[Exercise requirements]:
For the material below, return exactly the lines starting at the line containing "cnt_r != '0;" and ending at the line containing "two gain products).", both ends included, and no others.

[Data records]:
<file path="config.mk">
export PLATFORM = sky130hd
export DESIGN_NAME = melody_tone_sequencer_core
export DESIGN_NICKNAME = d
export VERILOG_FILES = /design/src/rtl/mts_pkg.sv /design/src/rtl/mts_div.sv /design/src/rtl/melody_tone_sequencer_core.sv
export SDC_FILE = /design/constraint.sdc
export NUM_CORES = 2
export LEC_CHECK = 0
export ABC_AREA = 1
export BUFFER_PORTS_ARGS = -buffer_cell sky130_fd_sc_hd__buf_4
export CAP_MARGIN = 30
export CORE_UTILIZATION = 37
export DETAILED_ROUTE_END_ITERATION = 10
export HOLD_SLACK_MARGIN = 0.05
export SKIP_LAST_GASP = 1
export SYNTH_ARGS = -nofsm -noshare
export SYNTH_HDL_FRONTEND = slang
export SYNTH_HIERARCHICAL = 1
export SYNTH_SLANG_ARGS = --single-unit
export TNS_END_PERCENT = 20
</file>
<file path="constraint.sdc">
create_clock -name clk -period 9.9 [get_ports clk]
set_input_delay 2.97 -clock clk [delete_from_list [all_inputs] [get_ports clk]]
set_output_delay 2.97 -clock clk [all_outputs]
set_load 0.03 [all_outputs]
</file>
<file path="src/rtl/mts_pkg.sv">
`timescale 1ns / 1ps
// ----------------------------------------------------------------------------
// Melody tone sequencer package
// Shared widths, codes and types for the melody tone sequencer.
// ----------------------------------------------------------------------------
package mts_pkg;

  // Sizing of the melody table and the oscillator.
  localparam int MELODY_DEPTH    = 16;
  localparam int PHASE_BITS      = 24;
  localparam int SINE_TABLE_BITS = 10;
  localparam int NOTE_W          = $clog2(MELODY_DEPTH);

  // Field and register widths.
  localparam int BEATS_W   = 8;
  localparam int STEP_W    = 24;
  localparam int IDX_W     = 4;
  localparam int SPB_W     = 16;
  localparam int AMP_W     = 15;
  localparam int MLEN_W    = 5;
  localparam int CFG_IDX_W = 2;
  localparam int CFG_W     = 16;
  localparam int COUNT_W   = 20;
  localparam int SAMPLE_W  = 16;
  localparam int NOTENUM_W = 4;

  // Note length is (beats * samples_per_beat) >> 4.
  localparam int LEN_W    = BEATS_W + SPB_W - 4;
  // Divisor of the decay is five note lengths.
  localparam int DIV_W    = LEN_W + 3;
  // Envelope is a Q15 fraction, quotient bits produced by the divider.
  localparam int ENV_FRAC = 15;
  localparam int ENV_W    = ENV_FRAC + 1;
  localparam int QCNT_W   = $clog2(ENV_FRAC + 1);

  // Quarter-wave polynomial coefficients for sin(pi/2 * t), Q30.
  localparam logic [31:0] SIN_C1 = 32'd1686629713;
  localparam logic [31:0] SIN_C3 = 32'd693598668;
  localparam logic [31:0] SIN_C5 = 32'd85569306;
  localparam logic [31:0] SIN_C7 = 32'd5026995;

  // Input operation codes, carried on in_tuser.
  localparam logic OP_TICK  = 1'b0;
  localparam logic OP_WRITE = 1'b1;

  typedef enum logic [CFG_IDX_W-1:0] {
    REG_SPB  = 2'd0,
    REG_AMP  = 2'd1,
    REG_MLEN = 2'd2
  } cfg_reg_t;

  typedef struct packed {
    logic [BEATS_W-1:0] beats;
    logic [STEP_W-1:0]  step;
  } entry_t;

  // Request to the envelope divider.
  typedef struct packed {
    logic             start;
    logic [DIV_W-1:0] num;
    logic [DIV_W-1:0] den;
  } div_req_t;

endpackage

</file>
<file path="src/rtl/mts_div.sv">
`timescale 1ns / 1ps
// ----------------------------------------------------------------------------
// Envelope divider
// Restoring divider giving floor(num * 2^15 / den) for num below den.
// ----------------------------------------------------------------------------
module mts_div
  import mts_pkg::*;
(
  input  logic                clk,
  input  logic                rst_n,
  input  div_req_t            req,
  output logic                busy,
  output logic [ENV_FRAC-1:0] quotient
);

  logic [DIV_W-1:0]    rem_r;
  logic [DIV_W-1:0]    den_r;
  logic [ENV_FRAC-1:0] quo_r;
  logic [QCNT_W-1:0]   cnt_r;
  logic [DIV_W:0]      rem_dbl;
  logic                fits;

  assign rem_dbl = {rem_r, 1'b0};
  assign fits    = rem_dbl >= {1'b0, den_r};

  always_ff @(posedge clk) begin
    if (!rst_n) begin
      cnt_r <= '0;
    end else if (req.start) begin
      rem_r <= req.num;
      den_r <= req.den;
      quo_r <= '0;
      cnt_r <= QCNT_W'(ENV_FRAC);
    end else if (cnt_r != '0) begin
      // The remainder stays below the divisor, so one bit per step suffices.
      if (fits) begin
        rem_r <= DIV_W'(rem_dbl - {1'b0, den_r});
      end else begin
        rem_r <= DIV_W'(rem_dbl);
      end
      quo_r <= {quo_r[ENV_FRAC-2:0], fits};
      cnt_r <= cnt_r - 1'b1;
    end
  end

  assign busy     = cnt_r != '0;
  assign quotient = quo_r;

endmodule

</file>
<file path="src/rtl/melody_tone_sequencer_core.sv">
`timescale 1ns / 1ps
// ----------------------------------------------------------------------------
// Melody tone sequencer core
// Looping melody player: note table, sine oscillator and note envelope.
// ----------------------------------------------------------------------------
// A write transfer (in_tuser high) loads one melody table slot in the cycle
// it is accepted and gives no result. A tick transfer (in_tuser low) produces
// exactly one output sample. A sounding note runs each tick through the
// envelope divider (a load, 15 quotient steps and a capture) and through
// eight passes of the one shared 32x32 multiplier (note length, five
// polynomial steps of the quarter-wave sine, and the two gain products).
// Once the envelope has decayed to zero the divider is skipped. A rest or a
// zero-length note skips the envelope and the sine and gives a zero sample.
// When a note ends, the sequencer wraps the note index at the melody length
// by repeated subtraction and then reads the next table slot. The input side
// is held off while a tick is in progress, but a finished sample sits in the
// output register, so the next transfer is taken while that sample waits; a
// tick that finishes while the output register is still full waits for it to
// empty.
// ----------------------------------------------------------------------------
module melody_tone_sequencer_core
  import mts_pkg::*;
(
  input  logic                 clk,
  input  logic                 rst_n,
  // Input stream.
  input  logic                 in_tvalid,
  output logic                 in_tready,
  input  logic [39:0]          in_tdata,   // entry_index[3:0], entry_beats[11:4],
                                           // entry_phase_step[35:12], zero[39:36]
  input  logic                 in_tuser,   // operation
  // Output stream.
  output logic                 out_tvalid,
  input  logic                 out_tready,
  output logic [23:0]          out_tdata,  // sample_out[15:0], note_number[19:16],
                                           // zero[23:20]
  output logic                 out_tuser,  // note_began
  // Configuration writes.
  input  logic                 cfg_we,
  input  logic [CFG_IDX_W-1:0] cfg_index,
  input  logic [CFG_W-1:0]     cfg_wdata
);

  typedef enum logic [3:0] {
    S_IDLE,
    S_FETCH,
    S_LEN,
    S_CHECK,
    S_WRAP,
    S_ENV,
    S_DIV,
    S_SIN_T,
    S_SIN_T2,
    S_SIN_A,
    S_SIN_B,
    S_SIN_C,
    S_SIN_M,
    S_MAG,
    S_SAMPLE,
    S_DONE
  } state_t;

  localparam logic [NOTE_W:0] DEPTH_V = (NOTE_W + 1)'(MELODY_DEPTH);
  localparam int QTR_W = SINE_TABLE_BITS - 2;
  localparam int S50_W = COUNT_W + 6;

  // Melody table, no reset: a slot is only defined once it has been written.
  entry_t mem [MELODY_DEPTH];
  entry_t rd_data_r;

  state_t                state_r;
  logic [SPB_W-1:0]      spb_r;
  logic [AMP_W-1:0]      amp_r;
  logic [MLEN_W-1:0]     mlen_r;
  logic [NOTE_W-1:0]     cur_note_r;
  logic [COUNT_W-1:0]    count_r;
  logic [PHASE_BITS-1:0] phase_r;
  logic                  checked_r;
  logic [NOTE_W:0]       wrap_v_r;
  logic [LEN_W-1:0]      len_r;
  logic [STEP_W-1:0]     step_r;
  logic [ENV_W-1:0]      env_r;
  logic [31:0]           t2_r;
  logic [AMP_W-1:0]      sinmag_r;
  logic [SAMPLE_W-1:0]   sample_r;
  logic [63:0]           mul_p_r;
  logic                  out_valid_r;
  logic [23:0]           out_data_r;
  logic                  out_user_r;

  logic                  in_fire;
  logic                  mem_we;
  logic [IDX_W-1:0]      wr_idx;
  entry_t                wr_entry;
  logic [NOTE_W:0]       mel_len;
  logic [LEN_W-1:0]      len_c;
  logic [31:0]           p_hi;
  logic [31:0]           mul_a;
  logic [31:0]           mul_b;
  logic [S50_W-1:0]      s50;
  logic [DIV_W-1:0]      l5;
  logic [DIV_W-1:0]      s2;
  logic                  attack;
  logic                  decay_zero;
  div_req_t              div_req;
  logic                  div_busy;
  logic [ENV_FRAC-1:0]   div_quo;
  logic [SINE_TABLE_BITS-1:0] sin_idx;
  logic [QTR_W-1:0]      sin_r;
  logic [QTR_W:0]        sin_qi;
  logic [31:0]           sin_t;
  logic [16:0]           sin_round;
  logic [AMP_W-1:0]      mag;
  logic                  out_free;

  assign in_tready = state_r == S_IDLE;
  assign in_fire   = in_tvalid && in_tready;
  assign out_free  = !out_valid_r || out_tready;

  // Table write port and registered read of the current note.
  assign wr_idx         = in_tdata[3:0];
  assign wr_entry.beats = in_tdata[11:4];
  assign wr_entry.step  = in_tdata[35:12];
  assign mem_we = in_fire && (in_tuser == OP_WRITE)
                  && ((IDX_W + 1)'(wr_idx) < (IDX_W + 1)'(MELODY_DEPTH));

  always_ff @(posedge clk) begin
    if (mem_we) begin
      mem[NOTE_W'(wr_idx)] <= wr_entry;
    end
    rd_data_r <= mem[cur_note_r];
  end

  // Effective loop length: zero counts as one, and it never exceeds the table.
  always_comb begin
    if (mlen_r == '0) begin
      mel_len = (NOTE_W + 1)'(1);
    end else if (int'(mlen_r) > MELODY_DEPTH) begin
      mel_len = DEPTH_V;
    end else begin
      mel_len = (NOTE_W + 1)'(mlen_r);
    end
  end

  // Product bits above the Q30 point, and the note length; each fits 32 bits.
  assign p_hi  = mul_p_r[61:30];
  assign len_c = mul_p_r[LEN_W+3:4];

  // Envelope set-up: attack over the first fiftieth of the note, then a
  // linear fall of 0.4 per note length, floored at zero.
  assign s50        = S50_W'(count_r) * S50_W'(50);
  assign l5         = DIV_W'(len_r) * DIV_W'(5);
  assign s2         = DIV_W'({count_r, 1'b0});
  assign attack     = s50 < S50_W'(len_r);
  assign decay_zero = s2 >= l5;

  assign div_req.start = (state_r == S_ENV) && (attack || !decay_zero);
  assign div_req.num   = attack ? DIV_W'(s50) : DIV_W'(l5 - s2);
  assign div_req.den   = attack ? DIV_W'(len_r) : l5;

  mts_div u_div (
    .clk      (clk),
    .rst_n    (rst_n),
    .req      (div_req),
    .busy     (div_busy),
    .quotient (div_quo)
  );

  // Quarter-wave folding of the phase into the polynomial argument t (Q30).
  assign sin_idx = phase_r[PHASE_BITS-1 -: SINE_TABLE_BITS];
  assign sin_r   = sin_idx[QTR_W-1:0];
  assign sin_qi  = sin_idx[QTR_W] ? ((QTR_W + 1)'(1) << QTR_W) - {1'b0, sin_r}
                                  : {1'b0, sin_r};
  assign sin_t   = 32'(sin_qi) << (32 - SINE_TABLE_BITS);

  assign sin_round = 17'((p_hi + 32'd16384) >> 15);
  assign mag       = mul_p_r[30 + AMP_W - 1:30];

  // Operand selection for the shared multiplier; the product is registered
  // and consumed by the following state.
  always_comb begin
    mul_a = '0;
    mul_b = '0;
    case (state_r)
      S_LEN: begin
        mul_a = 32'(rd_data_r.beats);
        mul_b = 32'(spb_r);
      end
      S_SIN_T: begin
        mul_a = sin_t;
        mul_b = sin_t;
      end
      S_SIN_T2: begin
        mul_a = SIN_C7;
        mul_b = p_hi;
      end
      S_SIN_A: begin
        mul_a = SIN_C5 - p_hi;
        mul_b = t2_r;
      end
      S_SIN_B: begin
        mul_a = SIN_C3 - p_hi;
        mul_b = t2_r;
      end
      S_SIN_C: begin
        mul_a = SIN_C1 - p_hi;
        mul_b = sin_t;
      end
      S_SIN_M: begin
        mul_a = 32'(env_r);
        mul_b = 32'(amp_r);
      end
      S_MAG: begin
        mul_a = mul_p_r[31:0];
        mul_b = 32'(sinmag_r);
      end
      default: begin
        mul_a = '0;
        mul_b = '0;
      end
    endcase
  end

  always_ff @(posedge clk) begin
    mul_p_r <= 64'(mul_a) * 64'(mul_b);
  end

  // Sequencer, configuration registers and output register.
  always_ff @(posedge clk) begin
    if (!rst_n) begin
      state_r     <= S_IDLE;
      spb_r       <= SPB_W'(12000);
      amp_r       <= AMP_W'(16384);
      mlen_r      <= MLEN_W'(1);
      cur_note_r  <= '0;
      count_r     <= '0;
      phase_r     <= '0;
      checked_r   <= 1'b0;
      out_valid_r <= 1'b0;
    end else begin
      if (cfg_we) begin
        case (cfg_index)
          REG_SPB:  spb_r  <= cfg_wdata[SPB_W-1:0];
          REG_AMP:  amp_r  <= cfg_wdata[AMP_W-1:0];
          REG_MLEN: mlen_r <= cfg_wdata[MLEN_W-1:0];
          default:  ;
        endcase
      end

      // A finished sample loads the output register; otherwise a completed
      // output transfer empties it.
      if ((state_r == S_DONE) && out_free) begin
        out_valid_r <= 1'b1;
      end else if (out_valid_r && out_tready) begin
        out_valid_r <= 1'b0;
      end

      unique case (state_r)
        S_IDLE: begin
          if (in_fire && (in_tuser == OP_TICK)) begin
            checked_r <= 1'b0;
            state_r   <= S_FETCH;
          end
        end
        S_FETCH: begin
          state_r <= S_LEN;
        end
        S_LEN: begin
          state_r <= S_CHECK;
        end
        S_CHECK: begin
          // The end-of-note test is made once per tick, on the note in hand.
          if (!checked_r && (count_r >= len_c)) begin
            wrap_v_r  <= (NOTE_W + 1)'(cur_note_r) + 1'b1;
            count_r   <= '0;
            phase_r   <= '0;
            checked_r <= 1'b1;
            state_r   <= S_WRAP;
          end else begin
            len_r  <= len_c;
            step_r <= rd_data_r.step;
            if ((PHASE_BITS'(rd_data_r.step) == '0) || (len_c == '0)) begin
              sample_r <= '0;
              state_r  <= S_DONE;
            end else begin
              state_r <= S_ENV;
            end
          end
        end
        S_WRAP: begin
          // Remainder by repeated subtraction; the index is usually in range.
          if (wrap_v_r >= mel_len) begin
            wrap_v_r <= wrap_v_r - mel_len;
          end else begin
            cur_note_r <= wrap_v_r[NOTE_W-1:0];
            state_r    <= S_FETCH;
          end
        end
        S_ENV: begin
          if (attack || !decay_zero) begin
            state_r <= S_DIV;
          end else begin
            env_r   <= '0;
            state_r <= S_SIN_T;
          end
        end
        S_DIV: begin
          if (!div_busy) begin
            env_r   <= ENV_W'(div_quo);
            state_r <= S_SIN_T;
          end
        end
        S_SIN_T: begin
          state_r <= S_SIN_T2;
        end
        S_SIN_T2: begin
          t2_r    <= p_hi;
          state_r <= S_SIN_A;
        end
        S_SIN_A: begin
          state_r <= S_SIN_B;
        end
        S_SIN_B: begin
          state_r <= S_SIN_C;
        end
        S_SIN_C: begin
          state_r <= S_SIN_M;
        end
        S_SIN_M: begin
          // Round the Q30 sine to Q15 and cap at the largest positive value.
          sinmag_r <= (sin_round > 17'd32767) ? AMP_W'(32767) : AMP_W'(sin_round);
          state_r  <= S_MAG;
        end
        S_MAG: begin
          state_r <= S_SAMPLE;
        end
        S_SAMPLE: begin
          sample_r <= sin_idx[SINE_TABLE_BITS-1] ? SAMPLE_W'(-SAMPLE_W'(mag))
                                                 : SAMPLE_W'(mag);
          phase_r  <= phase_r + PHASE_BITS'(step_r);
          state_r  <= S_DONE;
        end
        S_DONE: begin
          if (out_free) begin
            out_data_r  <= {4'b0000, NOTENUM_W'(cur_note_r), sample_r};
            out_user_r  <= count_r == '0;
            if (count_r != '1) begin
              count_r <= count_r + 1'b1;
            end
            state_r <= S_IDLE;
          end
        end
        default: begin
          state_r <= S_IDLE;
        end
      endcase
    end
  end

  assign out_tvalid = out_valid_r;
  assign out_tdata  = out_data_r;
  assign out_tuser  = out_user_r;

endmodule

</file>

[Answer]:
  assign busy     = cnt_r != '0;
  assign quotient = quo_r;

endmodule

</file>
<file path="src/rtl/melody_tone_sequencer_core.sv">
`timescale 1ns / 1ps
// ----------------------------------------------------------------------------
// Melody tone sequencer core
// Looping melody player: note table, sine oscillator and note envelope.
// ----------------------------------------------------------------------------
// A write transfer (in_tuser high) loads one melody table slot in the cycle
// it is accepted and gives no result. A tick transfer (in_tuser low) produces
// exactly one output sample. A sounding note runs each tick through the
// envelope divider (a load, 15 quotient steps and a capture) and through
// eight passes of the one shared 32x32 multiplier (note length, five
// polynomial steps of the quarter-wave sine, and the two gain products).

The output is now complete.